毛髪の健康

◆昨日、散髪に行った。

 いつもの理容院がいっぱいだったので、近くの美容室にした。

 女性のふとっちょの店長がカットしてくれたのだけれど、
「この辺薄くなっていますね」
 という。
 いわれなくてもわかっているよ。
「いいシャンプーがありますよ」
 ということから始まり、延々と製品の宣伝をする。
 わたしは右の耳から左の耳へと聞き流していたが、いろんな情報をしゃべくるので、つい聞いてしまう。
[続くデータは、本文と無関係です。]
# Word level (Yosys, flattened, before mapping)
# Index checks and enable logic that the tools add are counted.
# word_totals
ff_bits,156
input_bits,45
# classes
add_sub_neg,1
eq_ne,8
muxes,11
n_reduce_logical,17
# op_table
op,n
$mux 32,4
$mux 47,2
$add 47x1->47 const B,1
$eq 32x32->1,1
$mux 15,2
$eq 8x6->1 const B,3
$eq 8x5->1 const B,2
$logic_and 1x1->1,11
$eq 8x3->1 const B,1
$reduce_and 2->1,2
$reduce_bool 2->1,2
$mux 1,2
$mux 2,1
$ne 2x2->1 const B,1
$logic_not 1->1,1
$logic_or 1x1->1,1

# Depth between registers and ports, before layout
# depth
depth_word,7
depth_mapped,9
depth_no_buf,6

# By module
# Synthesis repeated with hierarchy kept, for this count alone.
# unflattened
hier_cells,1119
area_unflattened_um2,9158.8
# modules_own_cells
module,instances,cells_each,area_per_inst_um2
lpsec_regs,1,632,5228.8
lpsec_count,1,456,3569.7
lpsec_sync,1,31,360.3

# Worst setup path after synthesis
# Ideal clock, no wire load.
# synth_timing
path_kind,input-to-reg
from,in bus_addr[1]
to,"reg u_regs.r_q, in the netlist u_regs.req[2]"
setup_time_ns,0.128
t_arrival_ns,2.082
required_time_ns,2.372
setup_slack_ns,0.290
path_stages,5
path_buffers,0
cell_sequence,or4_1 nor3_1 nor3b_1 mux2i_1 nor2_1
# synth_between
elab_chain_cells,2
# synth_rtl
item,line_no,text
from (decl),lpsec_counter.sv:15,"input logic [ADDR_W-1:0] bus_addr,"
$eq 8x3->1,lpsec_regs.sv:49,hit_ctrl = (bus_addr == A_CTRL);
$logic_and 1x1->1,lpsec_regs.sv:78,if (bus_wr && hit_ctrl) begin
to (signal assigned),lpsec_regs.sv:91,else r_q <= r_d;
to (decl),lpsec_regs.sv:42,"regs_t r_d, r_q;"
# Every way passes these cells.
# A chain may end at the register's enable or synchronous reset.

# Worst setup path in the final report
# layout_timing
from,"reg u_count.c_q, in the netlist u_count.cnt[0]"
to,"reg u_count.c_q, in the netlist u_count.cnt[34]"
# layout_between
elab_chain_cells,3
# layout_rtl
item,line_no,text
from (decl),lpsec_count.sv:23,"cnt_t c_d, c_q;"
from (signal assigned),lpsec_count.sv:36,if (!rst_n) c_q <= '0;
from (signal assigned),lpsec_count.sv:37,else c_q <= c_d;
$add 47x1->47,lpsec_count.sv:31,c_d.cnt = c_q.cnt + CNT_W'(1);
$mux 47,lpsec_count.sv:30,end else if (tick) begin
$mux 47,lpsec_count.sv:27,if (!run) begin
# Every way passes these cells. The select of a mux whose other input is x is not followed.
「今からでも遅くありませんよ。まだ間に合いますから……」
「はげたらスキンヘッドにするから」
「もったいないです。まだたくさんあるし、いい髪なのに」
「それって結構営業だよね。うまいねえ」
「いいえ、いろんな情報は流した方がいいですから」
「……」
「今日ちょっとやっておきますね」
 カットが終わったあと、彼女の勧める「液体」を頭頂部に振りかけられてマッサージされた。
 わたしは勘定をして、店を出る間際にいった。
「すげえ、もう毛が生えてきた」
 店員一同、爆笑。

◆その女性はベレー帽をかぶり、マスクをして交差点の角に立ち、一生懸命手を振っていた。
(あれ、知り合いかな?)
 と思って、よく見るが、わたしは視力が落ちているのでわからない。目を凝らしても、相手はベレー帽にマスクだし、やっぱりわからん。
 それでも彼女は激しく手を振る。
 わたしが無視をすると、今度はほかの方向に向かって必死に手を振り始めた。
 やり過ごして振り返ると、また違う人(あるいは車)に向かって手を振っている。

 手振りおばさんを初めて見た。